Records
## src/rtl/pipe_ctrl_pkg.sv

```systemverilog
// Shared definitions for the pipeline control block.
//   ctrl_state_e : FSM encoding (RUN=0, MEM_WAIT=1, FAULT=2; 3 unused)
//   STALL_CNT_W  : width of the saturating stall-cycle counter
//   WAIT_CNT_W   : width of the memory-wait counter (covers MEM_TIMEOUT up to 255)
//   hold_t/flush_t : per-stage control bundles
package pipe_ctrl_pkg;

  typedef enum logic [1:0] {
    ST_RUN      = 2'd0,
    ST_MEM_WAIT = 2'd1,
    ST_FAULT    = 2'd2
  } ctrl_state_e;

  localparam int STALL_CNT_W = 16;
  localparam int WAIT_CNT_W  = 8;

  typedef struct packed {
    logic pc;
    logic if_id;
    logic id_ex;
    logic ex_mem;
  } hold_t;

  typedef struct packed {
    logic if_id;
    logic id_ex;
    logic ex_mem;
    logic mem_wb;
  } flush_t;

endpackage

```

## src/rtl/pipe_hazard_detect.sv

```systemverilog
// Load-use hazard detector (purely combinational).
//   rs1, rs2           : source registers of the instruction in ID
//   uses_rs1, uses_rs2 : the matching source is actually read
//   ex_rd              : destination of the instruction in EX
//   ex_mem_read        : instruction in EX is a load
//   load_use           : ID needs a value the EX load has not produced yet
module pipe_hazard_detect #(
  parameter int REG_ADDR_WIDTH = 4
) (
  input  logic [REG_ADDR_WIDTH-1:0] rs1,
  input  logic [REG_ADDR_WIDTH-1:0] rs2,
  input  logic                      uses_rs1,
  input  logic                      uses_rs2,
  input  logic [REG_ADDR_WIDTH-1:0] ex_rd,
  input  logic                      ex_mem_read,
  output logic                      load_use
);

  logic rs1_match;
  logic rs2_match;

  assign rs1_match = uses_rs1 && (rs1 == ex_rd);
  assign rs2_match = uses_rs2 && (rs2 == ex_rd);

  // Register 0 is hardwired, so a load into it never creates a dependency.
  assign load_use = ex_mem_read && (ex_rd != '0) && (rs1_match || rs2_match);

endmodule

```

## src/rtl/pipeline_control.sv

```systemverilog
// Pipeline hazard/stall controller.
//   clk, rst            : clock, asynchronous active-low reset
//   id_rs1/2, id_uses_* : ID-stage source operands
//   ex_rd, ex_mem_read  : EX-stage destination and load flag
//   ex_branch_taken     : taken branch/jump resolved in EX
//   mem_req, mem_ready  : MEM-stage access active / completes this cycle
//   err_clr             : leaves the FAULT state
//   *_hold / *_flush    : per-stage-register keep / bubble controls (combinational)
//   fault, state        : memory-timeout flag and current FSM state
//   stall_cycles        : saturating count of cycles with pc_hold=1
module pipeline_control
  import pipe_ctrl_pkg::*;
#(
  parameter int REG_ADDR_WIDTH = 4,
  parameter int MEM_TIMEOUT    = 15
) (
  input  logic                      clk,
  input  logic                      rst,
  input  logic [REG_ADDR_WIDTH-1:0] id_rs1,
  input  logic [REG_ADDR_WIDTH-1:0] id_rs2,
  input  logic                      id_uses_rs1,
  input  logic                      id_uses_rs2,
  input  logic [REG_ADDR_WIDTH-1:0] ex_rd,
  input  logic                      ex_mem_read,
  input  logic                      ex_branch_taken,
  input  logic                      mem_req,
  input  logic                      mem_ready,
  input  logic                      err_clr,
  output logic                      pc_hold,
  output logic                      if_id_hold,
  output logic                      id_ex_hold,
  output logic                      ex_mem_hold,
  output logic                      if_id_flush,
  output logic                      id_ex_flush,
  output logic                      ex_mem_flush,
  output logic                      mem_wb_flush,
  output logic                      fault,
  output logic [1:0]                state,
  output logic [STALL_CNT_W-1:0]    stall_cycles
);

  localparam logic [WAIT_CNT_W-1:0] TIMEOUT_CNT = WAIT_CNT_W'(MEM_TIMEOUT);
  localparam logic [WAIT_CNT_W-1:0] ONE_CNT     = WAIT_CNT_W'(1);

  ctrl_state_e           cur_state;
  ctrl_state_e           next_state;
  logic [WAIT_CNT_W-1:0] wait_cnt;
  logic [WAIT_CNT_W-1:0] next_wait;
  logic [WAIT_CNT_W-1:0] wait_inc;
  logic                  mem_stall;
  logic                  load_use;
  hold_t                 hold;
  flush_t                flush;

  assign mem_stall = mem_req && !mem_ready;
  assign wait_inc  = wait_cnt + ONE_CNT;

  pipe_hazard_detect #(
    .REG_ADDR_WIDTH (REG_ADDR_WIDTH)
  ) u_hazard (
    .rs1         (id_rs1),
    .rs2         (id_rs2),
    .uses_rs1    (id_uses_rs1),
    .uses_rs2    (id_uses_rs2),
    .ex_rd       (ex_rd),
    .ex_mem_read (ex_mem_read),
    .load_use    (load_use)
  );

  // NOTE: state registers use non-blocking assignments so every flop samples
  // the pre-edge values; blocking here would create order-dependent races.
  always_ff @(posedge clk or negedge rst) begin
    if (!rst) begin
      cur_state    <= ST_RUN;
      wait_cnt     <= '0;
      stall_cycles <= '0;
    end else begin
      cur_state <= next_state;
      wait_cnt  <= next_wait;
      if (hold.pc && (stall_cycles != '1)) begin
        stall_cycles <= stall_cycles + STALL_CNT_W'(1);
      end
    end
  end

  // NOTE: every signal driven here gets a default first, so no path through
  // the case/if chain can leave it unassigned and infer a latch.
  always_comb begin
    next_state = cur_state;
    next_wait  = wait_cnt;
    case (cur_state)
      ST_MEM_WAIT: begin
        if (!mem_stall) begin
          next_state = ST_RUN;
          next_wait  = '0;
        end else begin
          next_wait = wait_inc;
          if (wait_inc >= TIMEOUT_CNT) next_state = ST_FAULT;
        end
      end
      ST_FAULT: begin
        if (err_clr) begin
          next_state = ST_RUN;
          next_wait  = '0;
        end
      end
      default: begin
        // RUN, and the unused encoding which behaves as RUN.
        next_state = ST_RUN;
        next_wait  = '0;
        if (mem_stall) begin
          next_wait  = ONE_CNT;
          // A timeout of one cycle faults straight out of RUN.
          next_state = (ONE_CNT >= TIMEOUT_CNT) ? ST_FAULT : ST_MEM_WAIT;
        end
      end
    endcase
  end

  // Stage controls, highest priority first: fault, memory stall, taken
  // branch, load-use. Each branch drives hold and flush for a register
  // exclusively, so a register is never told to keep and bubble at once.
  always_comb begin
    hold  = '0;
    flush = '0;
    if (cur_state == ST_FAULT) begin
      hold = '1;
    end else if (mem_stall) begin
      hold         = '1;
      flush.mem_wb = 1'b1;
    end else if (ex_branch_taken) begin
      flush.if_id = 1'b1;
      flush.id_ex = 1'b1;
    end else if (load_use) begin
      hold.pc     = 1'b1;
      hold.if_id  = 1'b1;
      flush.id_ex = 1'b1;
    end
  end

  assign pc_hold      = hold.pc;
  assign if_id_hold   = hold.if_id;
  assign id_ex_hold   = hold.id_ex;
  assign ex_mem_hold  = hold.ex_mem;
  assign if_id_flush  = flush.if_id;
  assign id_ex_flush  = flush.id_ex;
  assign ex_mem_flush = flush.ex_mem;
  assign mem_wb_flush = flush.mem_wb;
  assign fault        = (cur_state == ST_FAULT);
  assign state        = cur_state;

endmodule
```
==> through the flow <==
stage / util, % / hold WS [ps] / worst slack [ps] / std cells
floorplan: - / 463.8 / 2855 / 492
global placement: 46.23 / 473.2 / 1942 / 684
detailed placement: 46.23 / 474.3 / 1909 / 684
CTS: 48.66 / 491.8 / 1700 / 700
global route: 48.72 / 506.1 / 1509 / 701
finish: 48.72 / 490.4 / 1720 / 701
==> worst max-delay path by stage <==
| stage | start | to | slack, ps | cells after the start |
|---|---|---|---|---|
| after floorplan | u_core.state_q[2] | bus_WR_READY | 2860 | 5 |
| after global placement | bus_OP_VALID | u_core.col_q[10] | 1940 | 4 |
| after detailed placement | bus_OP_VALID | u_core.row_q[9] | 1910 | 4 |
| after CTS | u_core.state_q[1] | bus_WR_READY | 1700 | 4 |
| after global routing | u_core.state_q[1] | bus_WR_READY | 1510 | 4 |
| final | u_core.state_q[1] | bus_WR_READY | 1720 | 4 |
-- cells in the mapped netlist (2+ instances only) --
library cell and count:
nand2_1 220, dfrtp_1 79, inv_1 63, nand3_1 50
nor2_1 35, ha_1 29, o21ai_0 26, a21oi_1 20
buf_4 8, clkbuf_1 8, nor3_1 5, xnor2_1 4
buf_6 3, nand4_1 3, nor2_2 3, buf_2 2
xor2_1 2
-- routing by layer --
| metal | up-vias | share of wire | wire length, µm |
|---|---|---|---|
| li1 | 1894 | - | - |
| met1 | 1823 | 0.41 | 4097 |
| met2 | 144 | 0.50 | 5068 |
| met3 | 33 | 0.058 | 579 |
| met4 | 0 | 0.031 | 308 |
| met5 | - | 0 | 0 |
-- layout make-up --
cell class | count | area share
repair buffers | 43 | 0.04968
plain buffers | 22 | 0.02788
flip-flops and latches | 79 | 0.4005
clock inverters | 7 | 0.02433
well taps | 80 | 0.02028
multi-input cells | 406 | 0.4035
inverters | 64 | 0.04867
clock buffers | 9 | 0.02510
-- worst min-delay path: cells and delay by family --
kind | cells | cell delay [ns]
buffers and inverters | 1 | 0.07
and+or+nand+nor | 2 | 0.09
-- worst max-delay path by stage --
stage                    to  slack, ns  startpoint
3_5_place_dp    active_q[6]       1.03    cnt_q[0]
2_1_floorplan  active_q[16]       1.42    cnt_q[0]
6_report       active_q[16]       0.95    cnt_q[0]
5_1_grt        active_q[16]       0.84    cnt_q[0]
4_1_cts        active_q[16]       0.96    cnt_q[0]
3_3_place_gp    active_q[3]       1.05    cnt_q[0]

What is expected
Among the entries above, the line containing "detailed placement: 46.23", the line containing "met5 | - | 0 | 0 |", and all lines between them are to be restated word for word; nothing else belongs in the reply.

Result for this exercise
detailed placement: 46.23 / 474.3 / 1909 / 684
CTS: 48.66 / 491.8 / 1700 / 700
global route: 48.72 / 506.1 / 1509 / 701
finish: 48.72 / 490.4 / 1720 / 701
==> worst max-delay path by stage <==
| stage | start | to | slack, ps | cells after the start |
|---|---|---|---|---|
| after floorplan | u_core.state_q[2] | bus_WR_READY | 2860 | 5 |
| after global placement | bus_OP_VALID | u_core.col_q[10] | 1940 | 4 |
| after detailed placement | bus_OP_VALID | u_core.row_q[9] | 1910 | 4 |
| after CTS | u_core.state_q[1] | bus_WR_READY | 1700 | 4 |
| after global routing | u_core.state_q[1] | bus_WR_READY | 1510 | 4 |
| final | u_core.state_q[1] | bus_WR_READY | 1720 | 4 |
-- cells in the mapped netlist (2+ instances only) --
library cell and count:
nand2_1 220, dfrtp_1 79, inv_1 63, nand3_1 50
nor2_1 35, ha_1 29, o21ai_0 26, a21oi_1 20
buf_4 8, clkbuf_1 8, nor3_1 5, xnor2_1 4
buf_6 3, nand4_1 3, nor2_2 3, buf_2 2
xor2_1 2
-- routing by layer --
| metal | up-vias | share of wire | wire length, µm |
|---|---|---|---|
| li1 | 1894 | - | - |
| met1 | 1823 | 0.41 | 4097 |
| met2 | 144 | 0.50 | 5068 |
| met3 | 33 | 0.058 | 579 |
| met4 | 0 | 0.031 | 308 |
| met5 | - | 0 | 0 |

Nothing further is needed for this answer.